Études Britanniques Contemporaines (Nov 2009)
From Babel to Eden: D. H. Lawrence's Quest Abroad
Abstract
Having sustained the strain of censorship and the shoc of conscription examinations during the war, D. H. Lawrence left his native country with his wife in 1919 in search of new forms of relationships between men through cosmic rebirth. As a consequence, in his novels, Aaron’s Rod, Kangaroo and The Plumed Serpent, set respectively in Italy, Australia and Mexico, Lawrence introduces characters who, mirroring his own despair, reject Britain, or “the Babel” as he calls his homeland and what it stands for in the world.In this article, I would like to explore how the physical, emotional and also ideological distancing from Britain is narrated through the very descriptions of foreign lands and cultures.
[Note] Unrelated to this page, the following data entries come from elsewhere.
### config.mk
export PLATFORM = sky130hd
export DESIGN_NAME = updn_strobe_counter
export DESIGN_NICKNAME = d
export VERILOG_FILES = /design/src/rtl/updn_strobe_counter.sv
export SDC_FILE = /design/constraint.sdc
export NUM_CORES = 1
export LEC_CHECK = 0
export ABC_AREA = 1
export CORE_MARGIN = 4
export CORE_UTILIZATION = 35
export DETAILED_ROUTE_END_ITERATION = 8
export PLACE_DENSITY_LB_ADDON = 0.08
export SLEW_MARGIN = 20
export SYNTH_ARGS = -nofsm -noshare
export SYNTH_HDL_FRONTEND = slang
export SYNTH_SLANG_ARGS = --single-unit
export TNS_END_PERCENT = 30
### constraint.sdc
create_clock -name clk -period 2.55 [get_ports clk]
set_input_delay 0.3825 -clock clk [delete_from_list [all_inputs] [get_ports clk]]
set_output_delay 0.3825 -clock clk [all_outputs]
set_load 0.02 [all_outputs]
==> config.mk <==
export PLATFORM = sky130hd
export DESIGN_NAME = spi_pause_frontend
export DESIGN_NICKNAME = d
export VERILOG_FILES = /design/src/rtl/spi_pause_pkg.sv /design/src/rtl/pin_sync.sv /design/src/rtl/pause_fsm.sv /design/src/rtl/word_shifter.sv /design/src/rtl/spi_pause_frontend.sv
export SDC_FILE = /design/constraint.sdc
export NUM_CORES = 1
export LEC_CHECK = 0
export BUFFER_PORTS_ARGS = -buffer_cell sky130_fd_sc_hd__clkbuf_2
export CAP_MARGIN = 5
export CORE_ASPECT_RATIO = 2
export CORE_UTILIZATION = 30
export CTS_BUF_LIST = sky130_fd_sc_hd__clkbuf_8 sky130_fd_sc_hd__clkbuf_16
export CTS_CLUSTER_DIAMETER = 200
export DETAILED_ROUTE_END_ITERATION = 16
export HOLD_SLACK_MARGIN = 0.08
export SETUP_SLACK_MARGIN = 0.15
export SYNTH_ARGS = -nofsm -noshare
export SYNTH_HDL_FRONTEND = slang
export SYNTH_HIERARCHICAL = 1
export SYNTH_SLANG_ARGS = --single-unit
==> constraint.sdc <==
create_clock -name clk -period 1.6 [get_ports clk]
set_input_delay 0.16 -clock clk [delete_from_list [all_inputs] [get_ports clk]]
set_output_delay 0.16 -clock clk [all_outputs]
set_load 0.02 [all_outputs]
$ cat src/rtl/mg_pkg.sv
package mg_pkg;
  typedef enum logic [1:0] {
    PIX_NONE    = 2'd0,
    PIX_RGB565  = 2'd1,
    PIX_XRGB_LE = 2'd2,
    PIX_XRGB_BE = 2'd3
  } pix_fmt_e;
endpackage

$ cat src/rtl/mg_decode.sv
module mg_decode
  import mg_pkg::*;
#(
  parameter int DIM_W = 16,
  parameter int MEM_W = 32
) (
  input  logic             clk,
  input  logic             rst_n,
  input  logic [DIM_W-1:0] ctl_enable,
  input  logic [DIM_W-1:0] ctl_depth,
  input  logic [DIM_W-1:0] ctl_xres,
  input  logic [DIM_W-1:0] ctl_yres,
  input  logic [DIM_W-1:0] ctl_vwidth,
  input  logic [DIM_W-1:0] ctl_xoff,
  input  logic [DIM_W-1:0] ctl_yoff,
  input  logic             be_fb,
  input  logic [MEM_W-1:0] vmem_cfg,
  output logic             s1_ok,
  output pix_fmt_e         s1_fmt,
  output logic [2:0]       s1_bpp,
  output logic [DIM_W-1:0] s1_w,
  output logic [DIM_W-1:0] s1_h,
  output logic [DIM_W-1:0] s1_veff,
  output logic [DIM_W-1:0] s1_xoff,
  output logic [DIM_W-1:0] s1_yoff,
  output logic [MEM_W:0]   s1_lim
);
  function automatic logic [MEM_W:0] pow2_up(input logic [MEM_W-1:0] v);
    logic [MEM_W:0] r;
    r = {{MEM_W{1'b0}}, 1'b1};
    for (int i = 0; i < MEM_W; i++) begin
      if (r < {1'b0, v}) r = r << 1;
    end
    return r;
  endfunction

  pix_fmt_e         fmt_n;
  logic [2:0]       bpp_n;
  logic             ok_n;
  logic [DIM_W-1:0] veff_n;
  logic [MEM_W:0]   lim_n;

  always_comb begin
    fmt_n = PIX_NONE;
    bpp_n = 3'd0;
    if (ctl_depth == DIM_W'(16)) begin
      fmt_n = PIX_RGB565;
      bpp_n = 3'd2;
    end else if (ctl_depth == DIM_W'(32)) begin
      fmt_n = be_fb ? PIX_XRGB_BE : PIX_XRGB_LE;
      bpp_n = 3'd4;
    end
    ok_n   = ctl_enable[0] && (fmt_n != PIX_NONE);
    veff_n = (ctl_vwidth > ctl_xres) ? ctl_vwidth : ctl_xres;
    lim_n  = pow2_up(vmem_cfg);
  end

  always_ff @(posedge clk or negedge rst_n) begin
    if (!rst_n) begin
      s1_ok   <= 1'b0;
      s1_fmt  <= PIX_NONE;
      s1_bpp  <= 3'd0;
      s1_w    <= '0;
      s1_h    <= '0;
      s1_veff <= '0;
      s1_xoff <= '0;
      s1_yoff <= '0;
      s1_lim  <= {{MEM_W{1'b0}}, 1'b1};
    end else begin
      s1_ok   <= ok_n;
      s1_fmt  <= fmt_n;
      s1_bpp  <= bpp_n;
      s1_w    <= ctl_xres;
      s1_h    <= ctl_yres;
      s1_veff <= veff_n;
      s1_xoff <= ctl_xoff;
      s1_yoff <= ctl_yoff;
      s1_lim  <= lim_n;
    end
  end

  // a supported format always carries 2 or 4 bytes per pixel
  assert_fmt_bytes_R2: assert property (@(posedge clk) disable iff (!rst_n)
    (s1_fmt != PIX_NONE) |-> ($countones(s1_bpp) == 1 && s1_bpp != 3'd1));

  // the memory limit is always a single power of two
  assert_lim_pow2_R8: assert property (@(posedge clk) disable iff (!rst_n)
    $countones(s1_lim) == 1);
endmodule

$ cat src/rtl/mg_mult.sv
module mg_mult
  import mg_pkg::*;
#(
  parameter int DIM_W = 16,
  parameter int MEM_W = 32,
  localparam int STR_W = DIM_W + 2,
  localparam int SZ_W  = STR_W + DIM_W
) (
  input  logic             clk,
  input  logic             rst_n,
  input  logic             s1_ok,
  input  pix_fmt_e         s1_fmt,
  input  logic [2:0]       s1_bpp,
  input  logic [DIM_W-1:0] s1_w,
  input  logic [DIM_W-1:0] s1_h,
  input  logic [DIM_W-1:0] s1_veff,
  input  logic [DIM_W-1:0] s1_xoff,
  input  logic [DIM_W-1:0] s1_yoff,
  input  logic [MEM_W:0]   s1_lim,
  output logic             s3_ok,
  output pix_fmt_e         s3_fmt,
  output logic [2:0]       s3_bpp,
  output logic [DIM_W-1:0] s3_w,
  output logic [DIM_W-1:0] s3_h,
  output logic [STR_W-1:0] s3_stride,
  output logic [STR_W-1:0] s3_xb,
  output logic [SZ_W-1:0]  s3_size,
  output logic [SZ_W-1:0]  s3_yb,
  output logic [MEM_W:0]   s3_lim
);
  // stage 2: per-line products
  logic             s2_ok;
  pix_fmt_e         s2_fmt;
  logic [2:0]       s2_bpp;
  logic [DIM_W-1:0] s2_w, s2_h, s2_yoff;
  logic [STR_W-1:0] s2_stride, s2_xb;
  logic [MEM_W:0]   s2_lim;
  logic [STR_W-1:0] stride_n, xb_n;
  logic [SZ_W-1:0]  size_n, yb_n;

  always_comb begin
    stride_n = STR_W'(s1_veff) * STR_W'(s1_bpp);
    xb_n     = STR_W'(s1_xoff) * STR_W'(s1_bpp);
    size_n   = SZ_W'(s2_stride) * SZ_W'(s2_h);
    yb_n     = SZ_W'(s2_yoff) * SZ_W'(s2_stride);
  end

  always_ff @(posedge clk or negedge rst_n) begin
    if (!rst_n) begin
      s2_ok <= 1'b0; s2_fmt <= PIX_NONE; s2_bpp <= 3'd0;
      s2_w <= '0; s2_h <= '0; s2_yoff <= '0;
      s2_stride <= '0; s2_xb <= '0; s2_lim <= '0;
    end else begin
      s2_ok <= s1_ok; s2_fmt <= s1_fmt; s2_bpp <= s1_bpp;
      s2_w <= s1_w; s2_h <= s1_h; s2_yoff <= s1_yoff;
      s2_stride <= stride_n; s2_xb <= xb_n; s2_lim <= s1_lim;
    end
  end

  // stage 3: per-frame products
  always_ff @(posedge clk or negedge rst_n) begin
    if (!rst_n) begin
      s3_ok <= 1'b0; s3_fmt <= PIX_NONE; s3_bpp <= 3'd0;
      s3_w <= '0; s3_h <= '0; s3_stride <= '0; s3_xb <= '0;
      s3_size <= '0; s3_yb <= '0; s3_lim <= '0;
    end else begin
      s3_ok <= s2_ok; s3_fmt <= s2_fmt; s3_bpp <= s2_bpp;
      s3_w <= s2_w; s3_h <= s2_h; s3_stride <= s2_stride; s3_xb <= s2_xb;
      s3_size <= size_n; s3_yb <= yb_n; s3_lim <= s2_lim;
    end
  end

  // stride never falls short of the visible line in bytes
  assert_stride_floor_R3: assert property (@(posedge clk) disable iff (!rst_n)
    s3_stride >= STR_W'(s3_w) * STR_W'(s3_bpp));
endmodule
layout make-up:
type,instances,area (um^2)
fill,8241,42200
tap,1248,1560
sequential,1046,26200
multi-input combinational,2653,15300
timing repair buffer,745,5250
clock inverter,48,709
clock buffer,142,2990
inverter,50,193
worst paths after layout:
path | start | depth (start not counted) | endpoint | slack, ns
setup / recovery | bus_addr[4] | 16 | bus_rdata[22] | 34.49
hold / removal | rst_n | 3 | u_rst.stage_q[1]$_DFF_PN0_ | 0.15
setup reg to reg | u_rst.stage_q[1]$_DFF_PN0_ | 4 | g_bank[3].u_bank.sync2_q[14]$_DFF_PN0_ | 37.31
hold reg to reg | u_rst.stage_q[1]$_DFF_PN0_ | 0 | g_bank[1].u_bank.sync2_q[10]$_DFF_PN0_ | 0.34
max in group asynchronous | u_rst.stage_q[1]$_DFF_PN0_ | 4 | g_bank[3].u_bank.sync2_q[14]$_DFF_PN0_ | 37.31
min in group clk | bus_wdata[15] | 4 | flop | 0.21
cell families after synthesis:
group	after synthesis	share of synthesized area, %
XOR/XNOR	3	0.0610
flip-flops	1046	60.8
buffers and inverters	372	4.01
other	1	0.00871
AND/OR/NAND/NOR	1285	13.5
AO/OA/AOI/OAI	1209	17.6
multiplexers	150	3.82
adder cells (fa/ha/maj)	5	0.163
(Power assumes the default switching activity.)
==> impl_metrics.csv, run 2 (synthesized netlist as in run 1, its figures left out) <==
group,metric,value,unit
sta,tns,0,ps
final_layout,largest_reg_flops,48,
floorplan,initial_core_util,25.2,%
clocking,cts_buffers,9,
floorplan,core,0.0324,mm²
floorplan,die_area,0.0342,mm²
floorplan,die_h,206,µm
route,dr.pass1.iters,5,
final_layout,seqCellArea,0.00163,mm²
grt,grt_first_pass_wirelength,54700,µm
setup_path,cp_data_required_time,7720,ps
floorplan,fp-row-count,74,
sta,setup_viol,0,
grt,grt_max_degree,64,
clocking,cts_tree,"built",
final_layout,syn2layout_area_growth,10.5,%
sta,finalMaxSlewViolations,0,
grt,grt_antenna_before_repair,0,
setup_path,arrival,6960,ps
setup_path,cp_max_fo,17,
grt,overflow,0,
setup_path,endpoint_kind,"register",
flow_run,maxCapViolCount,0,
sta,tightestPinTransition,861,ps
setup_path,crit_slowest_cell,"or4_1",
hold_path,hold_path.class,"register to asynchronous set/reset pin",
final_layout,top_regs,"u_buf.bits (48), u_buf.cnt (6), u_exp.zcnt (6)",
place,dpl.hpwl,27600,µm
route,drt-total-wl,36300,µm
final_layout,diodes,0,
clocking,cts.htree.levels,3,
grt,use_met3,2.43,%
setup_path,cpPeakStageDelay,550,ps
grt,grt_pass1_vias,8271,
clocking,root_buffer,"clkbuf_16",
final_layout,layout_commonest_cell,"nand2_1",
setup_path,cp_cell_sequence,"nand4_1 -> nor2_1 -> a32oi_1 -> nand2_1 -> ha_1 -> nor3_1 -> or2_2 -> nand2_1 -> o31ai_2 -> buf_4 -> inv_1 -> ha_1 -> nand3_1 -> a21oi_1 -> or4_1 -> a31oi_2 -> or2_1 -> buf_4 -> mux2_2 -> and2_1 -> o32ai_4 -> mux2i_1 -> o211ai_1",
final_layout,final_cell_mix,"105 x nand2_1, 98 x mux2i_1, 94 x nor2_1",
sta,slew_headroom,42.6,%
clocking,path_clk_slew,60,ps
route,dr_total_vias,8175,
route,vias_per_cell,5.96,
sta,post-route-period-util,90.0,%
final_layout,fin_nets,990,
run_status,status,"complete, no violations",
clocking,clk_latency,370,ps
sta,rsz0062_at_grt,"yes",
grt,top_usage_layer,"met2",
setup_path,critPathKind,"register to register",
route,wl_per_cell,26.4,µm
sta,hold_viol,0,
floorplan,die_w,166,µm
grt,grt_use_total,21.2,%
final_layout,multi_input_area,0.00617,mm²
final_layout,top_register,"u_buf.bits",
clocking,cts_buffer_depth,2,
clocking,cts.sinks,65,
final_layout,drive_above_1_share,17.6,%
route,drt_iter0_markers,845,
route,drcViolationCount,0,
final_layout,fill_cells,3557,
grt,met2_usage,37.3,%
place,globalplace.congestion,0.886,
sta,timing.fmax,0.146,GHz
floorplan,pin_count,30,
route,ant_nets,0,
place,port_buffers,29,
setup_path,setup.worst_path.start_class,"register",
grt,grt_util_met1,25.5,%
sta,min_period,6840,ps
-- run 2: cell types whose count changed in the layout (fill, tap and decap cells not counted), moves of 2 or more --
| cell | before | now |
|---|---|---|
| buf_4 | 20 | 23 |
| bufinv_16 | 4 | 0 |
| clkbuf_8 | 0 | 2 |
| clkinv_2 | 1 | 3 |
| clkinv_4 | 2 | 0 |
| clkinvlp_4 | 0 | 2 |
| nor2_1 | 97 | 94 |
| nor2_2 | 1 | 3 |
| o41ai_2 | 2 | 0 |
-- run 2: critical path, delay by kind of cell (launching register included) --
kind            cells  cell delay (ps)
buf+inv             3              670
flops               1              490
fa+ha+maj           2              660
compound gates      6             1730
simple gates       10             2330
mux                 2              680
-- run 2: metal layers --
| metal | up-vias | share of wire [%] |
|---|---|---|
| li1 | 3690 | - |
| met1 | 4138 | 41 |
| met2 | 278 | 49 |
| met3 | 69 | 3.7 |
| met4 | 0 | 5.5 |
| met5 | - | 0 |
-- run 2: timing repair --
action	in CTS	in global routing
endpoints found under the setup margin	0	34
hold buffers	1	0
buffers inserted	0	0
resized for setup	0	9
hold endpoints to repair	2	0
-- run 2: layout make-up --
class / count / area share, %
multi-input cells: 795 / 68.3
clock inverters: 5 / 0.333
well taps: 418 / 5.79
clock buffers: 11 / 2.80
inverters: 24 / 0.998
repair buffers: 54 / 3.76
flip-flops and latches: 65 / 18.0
[src/rtl/clksynth_retune.sv]
module clksynth_retune #(
  parameter int ADDR_W       = 7,
  parameter int CFG_ADDR     = 'h50,
  parameter int RST_HOLD     = 3,
  parameter int RDY_TIMEOUT  = 64,
  parameter int LOCK_TIMEOUT = 1024
) (
  input  logic              clk,
  input  logic              rst_n,
  input  logic              start,
  input  logic [7:0]        mult_val,
  input  logic [7:0]        div_val,
  input  logic              prog_rdy,
  input  logic              syn_locked,
  output logic [ADDR_W-1:0] prog_addr,
  output logic [15:0]       prog_wdata,
  output logic              prog_en,
  output logic              prog_we,
  output logic              syn_rst,
  output logic              busy,
  output logic              done,
  output logic              err
);
  localparam int LIM   = (RDY_TIMEOUT > LOCK_TIMEOUT) ?
                         ((RDY_TIMEOUT > RST_HOLD) ? RDY_TIMEOUT : RST_HOLD) :
                         ((LOCK_TIMEOUT > RST_HOLD) ? LOCK_TIMEOUT : RST_HOLD);
  localparam int CNT_W = $clog2(LIM + 1);

  typedef enum logic [2:0] {S_IDLE, S_HOLD, S_WRITE, S_WRDY, S_WLOCK} st_t;

  st_t              st;
  logic [CNT_W-1:0] cnt;
  logic [15:0]      word;

  always_ff @(posedge clk) begin
    if (!rst_n) begin
      st   <= S_IDLE;
      cnt  <= '0;
      word <= '0;
      done <= 1'b0;
      err  <= 1'b0;
    end else begin
      done <= 1'b0;
      case (st)
        S_IDLE: if (start) begin
          st   <= S_HOLD;
          cnt  <= '0;
          word <= {mult_val - 8'd1, div_val - 8'd1};
          err  <= 1'b0;
        end
        S_HOLD: if (cnt == CNT_W'(RST_HOLD - 1)) begin
          st  <= S_WRITE;
          cnt <= '0;
        end else cnt <= cnt + 1'b1;
        S_WRITE: begin
          st  <= S_WRDY;
          cnt <= '0;
        end
        S_WRDY: if (prog_rdy) begin
          st  <= S_WLOCK;
          cnt <= '0;
        end else if (cnt == CNT_W'(RDY_TIMEOUT - 1)) begin
          st  <= S_IDLE;
          err <= 1'b1;
        end else cnt <= cnt + 1'b1;
        S_WLOCK: if (syn_locked) begin
          st   <= S_IDLE;
          done <= 1'b1;
        end else if (cnt == CNT_W'(LOCK_TIMEOUT - 1)) begin
          st  <= S_IDLE;
          err <= 1'b1;
        end else cnt <= cnt + 1'b1;
        default: st <= S_IDLE;
      endcase
    end
  end

  assign prog_addr  = ADDR_W'(CFG_ADDR);
  assign prog_wdata = word;
  assign prog_en    = (st == S_WRITE);
  assign prog_we    = (st == S_WRITE);
  assign syn_rst    = (st == S_HOLD) || (st == S_WRITE) || (st == S_WRDY);
  assign busy       = (st != S_IDLE);
endmodule

[config.mk]
export PLATFORM = sky130hd
export DESIGN_NAME = clksynth_retune
export DESIGN_NICKNAME = d
export VERILOG_FILES = /design/src/rtl/clksynth_retune.sv
export SDC_FILE = /design/constraint.sdc
export NUM_CORES = 1
export LEC_CHECK = 0
export ABC_AREA = 1
export ABC_CLOCK_PERIOD_IN_PS = 4100
export BUFFER_PORTS_ARGS = -buffer_cell sky130_fd_sc_hd__buf_2
export CAP_MARGIN = 10
export CORE_ASPECT_RATIO = 2
export CORE_UTILIZATION = 30
export DETAILED_ROUTE_END_ITERATION = 16
export GPL_TIMING_DRIVEN = 0
export PLACE_DENSITY = 0.56
export RECOVER_POWER = 25
export SYNTH_ARGS = -nofsm -noshare
export SYNTH_HDL_FRONTEND = slang
export SYNTH_SLANG_ARGS = --single-unit
[constraint.sdc]
create_clock -name clk -period 4.1 [get_ports clk]
set_input_delay 0.41 -clock clk [delete_from_list [all_inputs] [get_ports clk]]
set_output_delay 0.41 -clock clk [all_outputs]
set_load 0.1 [all_outputs]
Indeed, even if the characters are miles away from Britain, they still bear with them their cultural background, so it is through the prism of their Englishness that they discover the native inhabitants, politics, religion, architecture, birds and plants of the countries they are visiting.As the narratives unfold, it soon becomes blatant that severing the umbilical cord with the abhorred “Babel” implies building a new relation to language, the Word. Concomitantly, the first feeling of estrangement gives way to creativity in what becomes a new Eden. Language itself seems to undergo rebirth as Lawrence piles up negatives, comparisons and intertextual references namely with the Bible. Defining what the new relation to language consists in for this modern author will reveal his vision of a cosmic ideal.